Geithner seeks quick foreclosure pact with banks
A comprehensive settlement between U.S. authorities and banks over alleged mortgage servicing abuses needs to be reached quickly to help the housing market heal, Treasury Secretary Timothy Geithner said on Tuesday.
Geithner said such a settlement will help dispel legal uncertainty that has been plaguing mortgage lenders and clogging the foreclosure process.
It is very important that we try to bring this to bed as quickly as we can, Geithner told the Senate Banking Committee. I think all parties, not just the servicers, but the state AGs and the federal agencies have a strong stake in doing that.
A group of 50 state attorneys general and 12 federal agencies are probing bank mortgage practices that burst into public view last year, including the use of robo-signers to sign hundreds of unread foreclosure documents a day.
The negotiators are struggling to reach a single agreement on financial penalties and higher standards for banks handling troubled home loans.
A global settlement with the authorities would relieve a potentially large legal liability and reputational black eye for the banks, as they could face a myriad of lawsuits and fines without a universal agreement.
Geithner declined to discuss details of the talks.
Negotiations have focused on the top U.S. mortgage servicers, including Bank of America Corp, JPMorgan Chase & Co, Citigroup Inc, Wells Fargo & Co and Ally Financial.
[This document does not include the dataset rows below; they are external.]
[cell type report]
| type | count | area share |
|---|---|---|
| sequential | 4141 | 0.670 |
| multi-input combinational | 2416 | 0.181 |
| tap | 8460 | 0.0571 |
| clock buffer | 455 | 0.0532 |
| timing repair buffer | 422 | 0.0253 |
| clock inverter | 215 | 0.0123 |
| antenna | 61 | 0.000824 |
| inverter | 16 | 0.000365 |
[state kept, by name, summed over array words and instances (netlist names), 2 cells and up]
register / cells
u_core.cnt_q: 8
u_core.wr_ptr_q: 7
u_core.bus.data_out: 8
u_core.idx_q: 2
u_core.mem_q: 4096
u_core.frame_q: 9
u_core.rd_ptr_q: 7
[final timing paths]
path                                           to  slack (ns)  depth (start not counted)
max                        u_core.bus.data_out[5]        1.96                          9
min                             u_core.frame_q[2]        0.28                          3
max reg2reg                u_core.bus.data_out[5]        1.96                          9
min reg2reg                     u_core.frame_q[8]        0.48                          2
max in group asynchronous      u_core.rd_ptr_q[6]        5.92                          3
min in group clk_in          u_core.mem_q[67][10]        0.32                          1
==> config.mk <==
export PLATFORM = sky130hd
export DESIGN_NAME = bin2bcd_seq
export DESIGN_NICKNAME = d
export VERILOG_FILES = /design/src/rtl/seg_pkg.sv /design/src/rtl/bcd_digit_adj.sv /design/src/rtl/bin2bcd_seq.sv
export SDC_FILE = /design/constraint.sdc
export NUM_CORES = 1
export LEC_CHECK = 0
export ABC_AREA = 1
export BUFFER_PORTS_ARGS = -buffer_cell sky130_fd_sc_hd__buf_2
export CORE_MARGIN = 4
export CORE_UTILIZATION = 40
export CTS_CLUSTER_DIAMETER = 120
export DETAILED_ROUTE_END_ITERATION = 10
export PLACE_DENSITY = 0.56
export SLEW_MARGIN = 5
export SYNTH_ARGS = -nofsm -noshare
export SYNTH_HDL_FRONTEND = slang
export SYNTH_SLANG_ARGS = --single-unit
==> constraint.sdc <==
create_clock -name clk -period 1.9 [get_ports clk]
set_input_delay 0.19 -clock clk [delete_from_list [all_inputs] [get_ports clk]]
set_output_delay 0.19 -clock clk [all_outputs]
set_load 0.01 [all_outputs]
==> src/rtl/seg_pkg.sv <==
// Shared types and constants for the 7-segment display path: converter FSM
// states, BCD sizing and the cathode segment patterns (gfedcba, active high).
package seg_pkg;

    typedef enum logic [1:0] {
        IDLE  = 2'd0,
        SHIFT = 2'd1,
        DONE  = 2'd2
    } state_t;

    localparam int NDIG    = 4;
    localparam int BCDW    = 4;
    localparam int BCD_MAX = 9999;
    localparam int SCRW    = NDIG * BCDW;

    localparam logic [6:0] SEG_0     = 7'b0111111;
    localparam logic [6:0] SEG_1     = 7'b0000110;
    localparam logic [6:0] SEG_2     = 7'b1011011;
    localparam logic [6:0] SEG_3     = 7'b1001111;
    localparam logic [6:0] SEG_4     = 7'b1100110;
    localparam logic [6:0] SEG_5     = 7'b1101101;
    localparam logic [6:0] SEG_6     = 7'b1111101;
    localparam logic [6:0] SEG_7     = 7'b0000111;
    localparam logic [6:0] SEG_8     = 7'b1111111;
    localparam logic [6:0] SEG_9     = 7'b1101111;
    localparam logic [6:0] SEG_BLANK = 7'b0000000;

    // Non-BCD codes blank the digit rather than show garbage.
    function automatic logic [6:0] seg_of(input logic [3:0] digit);
        logic [6:0] pat;
        case (digit)
            4'd0:    pat = SEG_0;
            4'd1:    pat = SEG_1;
            4'd2:    pat = SEG_2;
            4'd3:    pat = SEG_3;
            4'd4:    pat = SEG_4;
            4'd5:    pat = SEG_5;
            4'd6:    pat = SEG_6;
            4'd7:    pat = SEG_7;
            4'd8:    pat = SEG_8;
            4'd9:    pat = SEG_9;
            default: pat = SEG_BLANK;
        endcase
        return pat;
    endfunction

endpackage

==> src/rtl/bcd_digit_adj.sv <==
// Double-dabble nibble correction: add 3 when the digit is 5 or more so the
// following left shift carries correctly into the next decimal digit.
module bcd_digit_adj
    import seg_pkg::*;
(
    input  logic [BCDW-1:0] din,
    output logic [BCDW-1:0] dout
);

    // add-3 correction
    always_comb begin
        dout = din;
        if (din >= 4'd5) begin
            dout = din + 4'd3;
        end else begin
            dout = din;
        end
    end

endmodule

==> src/rtl/bin2bcd_seq.sv <==
// Sequential binary-to-BCD converter (shift-and-add-3, one bit per clock)
// with start/ready/done handshake and registered, held digit outputs.
module bin2bcd_seq
    import seg_pkg::*;
#(
    parameter int W = 14
) (
    input  logic         clk,
    input  logic         rst_n,
    input  logic [W-1:0] bin,
    input  logic         start,
    output logic         ready,
    output logic         done,
    output logic [3:0]   d0,
    output logic [3:0]   d1,
    output logic [3:0]   d2,
    output logic [3:0]   d3,
    output logic         ovf
);

    localparam int CNTW = 4;

    state_t            state_r;
    state_t            state_s;
    logic [W-1:0]      shreg_r;
    logic [SCRW-1:0]   scratch_r;
    logic [SCRW-1:0]   adj_s;
    logic [SCRW:0]     shifted_s;
    logic [SCRW-1:0]   result_s;
    logic [CNTW-1:0]   cnt_r;
    logic              ovf_flag_r;

    for (genvar i = 0; i < NDIG; i++) begin : g_adj
        bcd_digit_adj u_adj (
            .din  (scratch_r[i*BCDW +: BCDW]),
            .dout (adj_s[i*BCDW +: BCDW])
        );
    end

    // The bit falling off the thousands nibble only appears for inputs above
    // 9999; it is folded into the overflow flag instead of being dropped.
    assign shifted_s = {adj_s, shreg_r[W-1]};

    // next-state logic
    always_comb begin
        state_s = state_r;
        case (state_r)
            IDLE: begin
                if (start) begin
                    state_s = SHIFT;
                end else begin
                    state_s = IDLE;
                end
            end
            SHIFT: begin
                if (cnt_r == 4'd1) begin
                    state_s = DONE;
                end else begin
                    state_s = SHIFT;
                end
            end
            DONE:    state_s = IDLE;
            default: state_s = IDLE;
        endcase
    end

    // result selection: saturate to 9999 on overflow
    always_comb begin
        result_s = shifted_s[SCRW-1:0];
        if (ovf_flag_r) begin
            result_s = {NDIG{4'd9}};
        end else begin
            result_s = shifted_s[SCRW-1:0];
        end
    end

    // state, handshake, datapath and output registers
    always_ff @(posedge clk) begin
        if (!rst_n) begin
            state_r    <= IDLE;
            ready      <= 1'b1;
            done       <= 1'b0;
            shreg_r    <= '0;
            scratch_r  <= '0;
            cnt_r      <= '0;
            ovf_flag_r <= 1'b0;
            d0         <= 4'd0;
            d1         <= 4'd0;
            d2         <= 4'd0;
            d3         <= 4'd0;
            ovf        <= 1'b0;
        end else begin
            state_r <= state_s;
            ready   <= (state_s == IDLE);
            done    <= (state_s == DONE);
            case (state_r)
                IDLE: begin
                    if (start) begin
                        shreg_r    <= bin;
                        scratch_r  <= '0;
                        cnt_r      <= CNTW'(W);
                        ovf_flag_r <= (32'(bin) > 32'(BCD_MAX));
                    end
                end
                SHIFT: begin
                    shreg_r    <= {shreg_r[W-2:0], 1'b0};
                    scratch_r  <= shifted_s[SCRW-1:0];
                    cnt_r      <= cnt_r - 4'd1;
                    ovf_flag_r <= ovf_flag_r | shifted_s[SCRW];
                    // Final shift: publish so digits and done appear together.
                    if (cnt_r == 4'd1) begin
                        {d3, d2, d1, d0} <= result_s;
                        ovf              <= ovf_flag_r;
                    end
                end
                DONE: begin
                    cnt_r <= '0;
                end
                default: begin
                    cnt_r <= '0;
                end
            endcase
        end
    end

endmodule
$ cat config.mk
export PLATFORM = sky130hd
export DESIGN_NAME = mgc_axi_reg_slice
export DESIGN_NICKNAME = d
export VERILOG_FILES = /design/src/rtl/mgc_axi_reg_slice.sv
export SDC_FILE = /design/constraint.sdc
export NUM_CORES = 2
export LEC_CHECK = 0
export ABC_AREA = 0
export BUFFER_PORTS_ARGS = -buffer_cell sky130_fd_sc_hd__clkbuf_2
export CAP_MARGIN = 20
export CORE_AREA = 2 2 426 428
export DETAILED_ROUTE_END_ITERATION = 7
export DIE_AREA = 0 0 428 430
export PLACE_DENSITY_LB_ADDON = 0.08
export REMOVE_ABC_BUFFERS = 1
export SYNTH_ARGS = -nofsm -noshare
export SYNTH_HDL_FRONTEND = slang
export SYNTH_SLANG_ARGS = --single-unit
$ cat constraint.sdc
create_clock -name ACLK -period 86.5 [get_ports ACLK]
set_input_delay 12.975 -clock ACLK [delete_from_list [all_inputs] [get_ports ACLK]]
set_output_delay 12.975 -clock ACLK [all_outputs]
set_load 0.02 [all_outputs]
$ cat src/rtl/mgc_axi_reg_slice.sv
// AXI register slice: five independent channel slices (AW, W, AR forward; B, R reverse).
// Latency per channel: 0 (mode 0 bypass), 1 (mode 1 full skid, mode 2 forward-only).
// Backpressure: ready propagates combinationally in modes 0/2, registered (2-entry skid) in mode 1.
// Optional macro MGC_AXI_REG_SLICE_PERF_EN adds per-channel saturating stall counters.

module mgc_axi_reg_slice_chan #(
  parameter int PW   = 8,
  parameter int MODE = 1
) (
  input  logic          clk_i,
  input  logic          rst_i,
  input  logic          in_valid_i,
  output logic          in_ready_o,
  input  logic [PW-1:0] in_payload_i,
  output logic          out_valid_o,
  input  logic          out_ready_i,
  output logic [PW-1:0] out_payload_o
);

  if (MODE == 0) begin : g_bypass
    // Pure wires: the slice is transparent, clock and reset are not needed.
    logic unused_clk_rst;
    assign unused_clk_rst = clk_i ^ rst_i;
    assign out_valid_o    = in_valid_i;
    assign out_payload_o  = in_payload_i;
    assign in_ready_o     = out_ready_i;

  end else if (MODE == 2) begin : g_fwd
    logic          vld_q;
    logic [PW-1:0] data_q;

    // Accept whenever the single stage is empty or draining this cycle.
    assign in_ready_o    = !vld_q || out_ready_i;
    assign out_valid_o   = vld_q;
    assign out_payload_o = data_q;

    // Single output stage: load on push, clear valid on a pop without refill.
    always_ff @(posedge clk_i or posedge rst_i) begin
      if (rst_i) begin
        vld_q  <= 1'b0;
        data_q <= '0;
      end else if (in_valid_i && in_ready_o) begin
        vld_q  <= 1'b1;
        data_q <= in_payload_i;
      end else if (out_ready_i) begin
        vld_q  <= 1'b0;
      end
    end

  end else if (MODE == 1) begin : g_skid
    localparam logic [1:0] ST_EMPTY = 2'd0;
    localparam logic [1:0] ST_ONE   = 2'd1;
    localparam logic [1:0] ST_FULL  = 2'd2;

    logic [1:0]    state_q, state_d;
    logic [PW-1:0] main_q, main_d;
    logic [PW-1:0] skid_q, skid_d;
    logic          rdy_q, vld_q;
    logic          push, pop;

    // Both handshake outputs come straight from flops: no in->out comb path.
    assign in_ready_o    = rdy_q;
    assign out_valid_o   = vld_q;
    assign out_payload_o = main_q;
    assign push          = in_valid_i && rdy_q;
    assign pop           = vld_q && out_ready_i;

    // Occupancy transitions; main always holds the oldest beat.
    always_comb begin
      state_d = state_q;
      main_d  = main_q;
      skid_d  = skid_q;
      case (state_q)
        ST_EMPTY: begin
          if (push) begin
            main_d  = in_payload_i;
            state_d = ST_ONE;
          end
        end
        ST_ONE: begin
          if (push && !pop) begin
            skid_d  = in_payload_i;
            state_d = ST_FULL;
          end else if (pop && !push) begin
            state_d = ST_EMPTY;
          end else if (push && pop) begin
            main_d  = in_payload_i;
          end
        end
        ST_FULL: begin
          if (pop) begin
            main_d  = skid_q;
            state_d = ST_ONE;
          end
        end
        default: state_d = ST_EMPTY;
      endcase
    end

    // State, data and registered handshake flags; ready stays low in reset.
    always_ff @(posedge clk_i or posedge rst_i) begin
      if (rst_i) begin
        state_q <= ST_EMPTY;
        main_q  <= '0;
        skid_q  <= '0;
        rdy_q   <= 1'b0;
        vld_q   <= 1'b0;
      end else begin
        state_q <= state_d;
        main_q  <= main_d;
        skid_q  <= skid_d;
        rdy_q   <= (state_d != ST_FULL);
        vld_q   <= (state_d != ST_EMPTY);
      end
    end

  end else begin : g_bad_mode
    $fatal(1, "mgc_axi_reg_slice_chan: MODE %0d is not one of 0, 1, 2", MODE);
  end

endmodule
Democratic Senator Jack Reed said the banks are facing a massive legal threat unless a comprehensive deal is reached. He cited the potential for numerous suits from state AGs, repurchase demands from bondholders who invested in billions of dollars in mortgage-backed securities, and lawsuits from individual homeowners.
This would have, I would assume, a very deleterious effect in the marketplace and the standing of the companies that you're talking to right now, Reed told Geithner.
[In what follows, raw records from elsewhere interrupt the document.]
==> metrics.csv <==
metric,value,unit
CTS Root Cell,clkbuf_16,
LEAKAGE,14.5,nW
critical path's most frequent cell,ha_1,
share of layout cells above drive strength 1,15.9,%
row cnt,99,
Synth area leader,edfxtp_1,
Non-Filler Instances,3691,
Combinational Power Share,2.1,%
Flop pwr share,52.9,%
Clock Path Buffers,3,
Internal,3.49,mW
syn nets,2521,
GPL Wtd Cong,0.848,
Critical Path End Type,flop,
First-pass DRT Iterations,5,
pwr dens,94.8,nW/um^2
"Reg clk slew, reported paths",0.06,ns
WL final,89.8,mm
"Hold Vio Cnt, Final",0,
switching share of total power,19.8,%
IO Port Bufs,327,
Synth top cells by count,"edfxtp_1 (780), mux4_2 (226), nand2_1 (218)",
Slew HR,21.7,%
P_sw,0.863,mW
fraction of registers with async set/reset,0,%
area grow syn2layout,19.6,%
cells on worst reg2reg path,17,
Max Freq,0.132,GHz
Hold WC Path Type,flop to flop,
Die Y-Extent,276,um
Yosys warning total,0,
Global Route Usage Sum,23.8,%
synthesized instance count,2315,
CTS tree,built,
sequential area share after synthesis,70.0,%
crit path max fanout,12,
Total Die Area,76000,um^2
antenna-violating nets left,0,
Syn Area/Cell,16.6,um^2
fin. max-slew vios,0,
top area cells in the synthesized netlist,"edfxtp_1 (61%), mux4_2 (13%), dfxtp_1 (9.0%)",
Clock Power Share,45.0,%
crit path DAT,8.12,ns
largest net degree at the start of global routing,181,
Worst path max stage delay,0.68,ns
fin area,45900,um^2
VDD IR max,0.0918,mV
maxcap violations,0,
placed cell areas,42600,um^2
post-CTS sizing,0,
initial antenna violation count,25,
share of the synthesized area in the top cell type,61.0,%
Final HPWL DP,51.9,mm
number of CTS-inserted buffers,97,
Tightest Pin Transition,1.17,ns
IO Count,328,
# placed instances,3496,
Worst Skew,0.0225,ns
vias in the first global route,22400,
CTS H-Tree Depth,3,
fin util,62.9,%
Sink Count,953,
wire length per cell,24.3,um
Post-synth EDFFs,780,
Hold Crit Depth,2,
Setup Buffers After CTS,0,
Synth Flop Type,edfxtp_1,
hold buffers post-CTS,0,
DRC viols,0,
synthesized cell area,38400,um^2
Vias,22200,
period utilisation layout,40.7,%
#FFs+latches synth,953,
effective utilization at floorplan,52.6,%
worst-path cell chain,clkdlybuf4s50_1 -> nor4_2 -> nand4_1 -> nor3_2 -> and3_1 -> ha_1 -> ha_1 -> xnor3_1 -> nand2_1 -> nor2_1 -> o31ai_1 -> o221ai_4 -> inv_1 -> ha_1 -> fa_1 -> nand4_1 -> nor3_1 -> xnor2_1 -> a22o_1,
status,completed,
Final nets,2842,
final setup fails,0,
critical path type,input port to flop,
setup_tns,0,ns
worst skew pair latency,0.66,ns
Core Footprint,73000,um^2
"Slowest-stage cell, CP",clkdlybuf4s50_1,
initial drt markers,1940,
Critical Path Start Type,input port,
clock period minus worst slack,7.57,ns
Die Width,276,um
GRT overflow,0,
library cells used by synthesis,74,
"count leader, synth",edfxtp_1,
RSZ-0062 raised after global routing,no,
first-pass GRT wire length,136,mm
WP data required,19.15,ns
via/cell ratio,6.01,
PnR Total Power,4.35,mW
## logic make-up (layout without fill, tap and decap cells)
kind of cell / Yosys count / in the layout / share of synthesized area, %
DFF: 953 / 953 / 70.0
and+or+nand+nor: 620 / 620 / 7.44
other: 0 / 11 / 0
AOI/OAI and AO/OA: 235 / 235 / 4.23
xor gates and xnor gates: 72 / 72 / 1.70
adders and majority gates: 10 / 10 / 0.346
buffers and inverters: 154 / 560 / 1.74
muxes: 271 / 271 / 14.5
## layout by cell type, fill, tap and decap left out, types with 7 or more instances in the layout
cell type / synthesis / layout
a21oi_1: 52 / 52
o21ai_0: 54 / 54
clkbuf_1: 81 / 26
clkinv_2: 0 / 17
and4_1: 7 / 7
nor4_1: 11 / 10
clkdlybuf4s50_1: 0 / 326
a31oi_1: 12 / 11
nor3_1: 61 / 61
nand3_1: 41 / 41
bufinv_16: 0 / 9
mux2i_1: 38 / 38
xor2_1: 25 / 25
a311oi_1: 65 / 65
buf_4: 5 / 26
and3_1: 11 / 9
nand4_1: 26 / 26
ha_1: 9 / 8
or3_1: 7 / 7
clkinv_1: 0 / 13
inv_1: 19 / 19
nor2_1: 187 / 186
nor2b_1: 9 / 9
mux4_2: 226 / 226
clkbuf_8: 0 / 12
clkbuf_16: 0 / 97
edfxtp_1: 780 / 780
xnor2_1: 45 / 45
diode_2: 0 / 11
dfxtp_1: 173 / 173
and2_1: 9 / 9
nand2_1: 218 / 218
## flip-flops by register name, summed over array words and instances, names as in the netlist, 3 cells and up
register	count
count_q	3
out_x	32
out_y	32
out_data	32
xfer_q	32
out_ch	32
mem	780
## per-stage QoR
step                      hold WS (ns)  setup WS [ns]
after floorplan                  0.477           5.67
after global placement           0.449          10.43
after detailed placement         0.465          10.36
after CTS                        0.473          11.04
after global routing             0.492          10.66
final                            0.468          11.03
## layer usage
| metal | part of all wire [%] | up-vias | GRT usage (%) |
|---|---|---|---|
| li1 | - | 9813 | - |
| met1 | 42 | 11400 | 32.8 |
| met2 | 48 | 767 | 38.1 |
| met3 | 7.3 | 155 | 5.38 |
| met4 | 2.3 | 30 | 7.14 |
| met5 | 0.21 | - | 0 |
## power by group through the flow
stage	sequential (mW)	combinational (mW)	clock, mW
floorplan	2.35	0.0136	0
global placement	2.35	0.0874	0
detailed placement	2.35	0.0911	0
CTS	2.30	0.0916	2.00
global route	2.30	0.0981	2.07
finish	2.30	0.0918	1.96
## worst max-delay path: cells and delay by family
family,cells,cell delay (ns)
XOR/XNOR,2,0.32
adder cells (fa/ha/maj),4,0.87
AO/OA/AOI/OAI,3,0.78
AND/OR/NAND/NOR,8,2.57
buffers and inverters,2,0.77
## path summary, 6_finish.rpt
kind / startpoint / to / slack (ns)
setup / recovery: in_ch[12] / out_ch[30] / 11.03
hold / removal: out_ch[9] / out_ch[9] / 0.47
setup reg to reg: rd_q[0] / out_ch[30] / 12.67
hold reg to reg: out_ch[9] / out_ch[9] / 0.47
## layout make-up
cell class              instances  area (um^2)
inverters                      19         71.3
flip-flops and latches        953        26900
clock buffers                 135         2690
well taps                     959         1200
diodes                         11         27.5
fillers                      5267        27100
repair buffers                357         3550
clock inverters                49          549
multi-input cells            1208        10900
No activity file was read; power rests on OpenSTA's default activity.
Many housing experts say home prices cannot recover as long as buyers believe a backlog of foreclosed properties remains poised to come on to the market.
Foreclosure tracker RealtyTrac reported that foreclosures in February were down 27 percent from the same month last year, bringing foreclosure activity to a 36-month low.
The report attributed a hefty portion of the decline to court rulings challenging banks' documentation, which have led banks to hold back on filing foreclosure cases.
CHANCES FOR GLOBAL DEAL UNCERTAIN
John Walsh, a top bank regulator, said earlier on Tuesday that U.S. federal and state authorities still hope to reach a single settlement proposal they can present to the banks over alleged abuses.
We each have our own separate responsibilities and areas of jurisdiction, but to the extent possible we are trying to coordinate our actions, Walsh, acting head of the Office of the Comptroller of the Currency, told an American Bankers Association conference. Whether this is possible remains to be seen.
On March 3, state attorneys general sent banks aspects of a proposed settlement endorsed by some federal agencies but not the OCC or the Federal Reserve, the main banking regulators involved in the discussions.
The 27-page document proposed changes to how the mortgage servicing industry operates and advocated reducing loan balances for struggling borrowers as a way to help them avoid foreclosure, a proposal banks have not supported in the past.
State and federal authorities continue to negotiate over the key aspect of any settlement: what fine or penalty banks will have to pay.
At least some of the officials who endorsed the proposal sent out earlier this month have been pushing for a fine of about $20 billion, which would be used in part to help struggling homeowners.
Speaking for the OCC, Walsh said, I can say that the actions we take -- both remedial actions and penalties -- will be based on the findings of examinations we conducted at the eight large national bank servicers.
Iowa Attorney General Tom Miller, who is leading the states' probe of mortgage servicing problems, said last week that he hoped to have a settlement with the nation's biggest banks in the next two months.
Questions have been raised about whether the new Consumer Financial Protection Bureau is playing too large a role in settlement negotiations, especially in pushing for principal writedowns in troubled mortgages, because it won't assume its formal regulatory powers until July.
Geithner told the Senate panel that the consumer agency will not be a direct party to any settlement over mortgage foreclosure abuses, but is involved in designing new servicing procedures.
The CFPB -- the Consumer Financial Protection Bureau -- does not currently have authority to administer penalties, and will therefore not be a party to any formal settlement with mortgage servicers, Geithner said.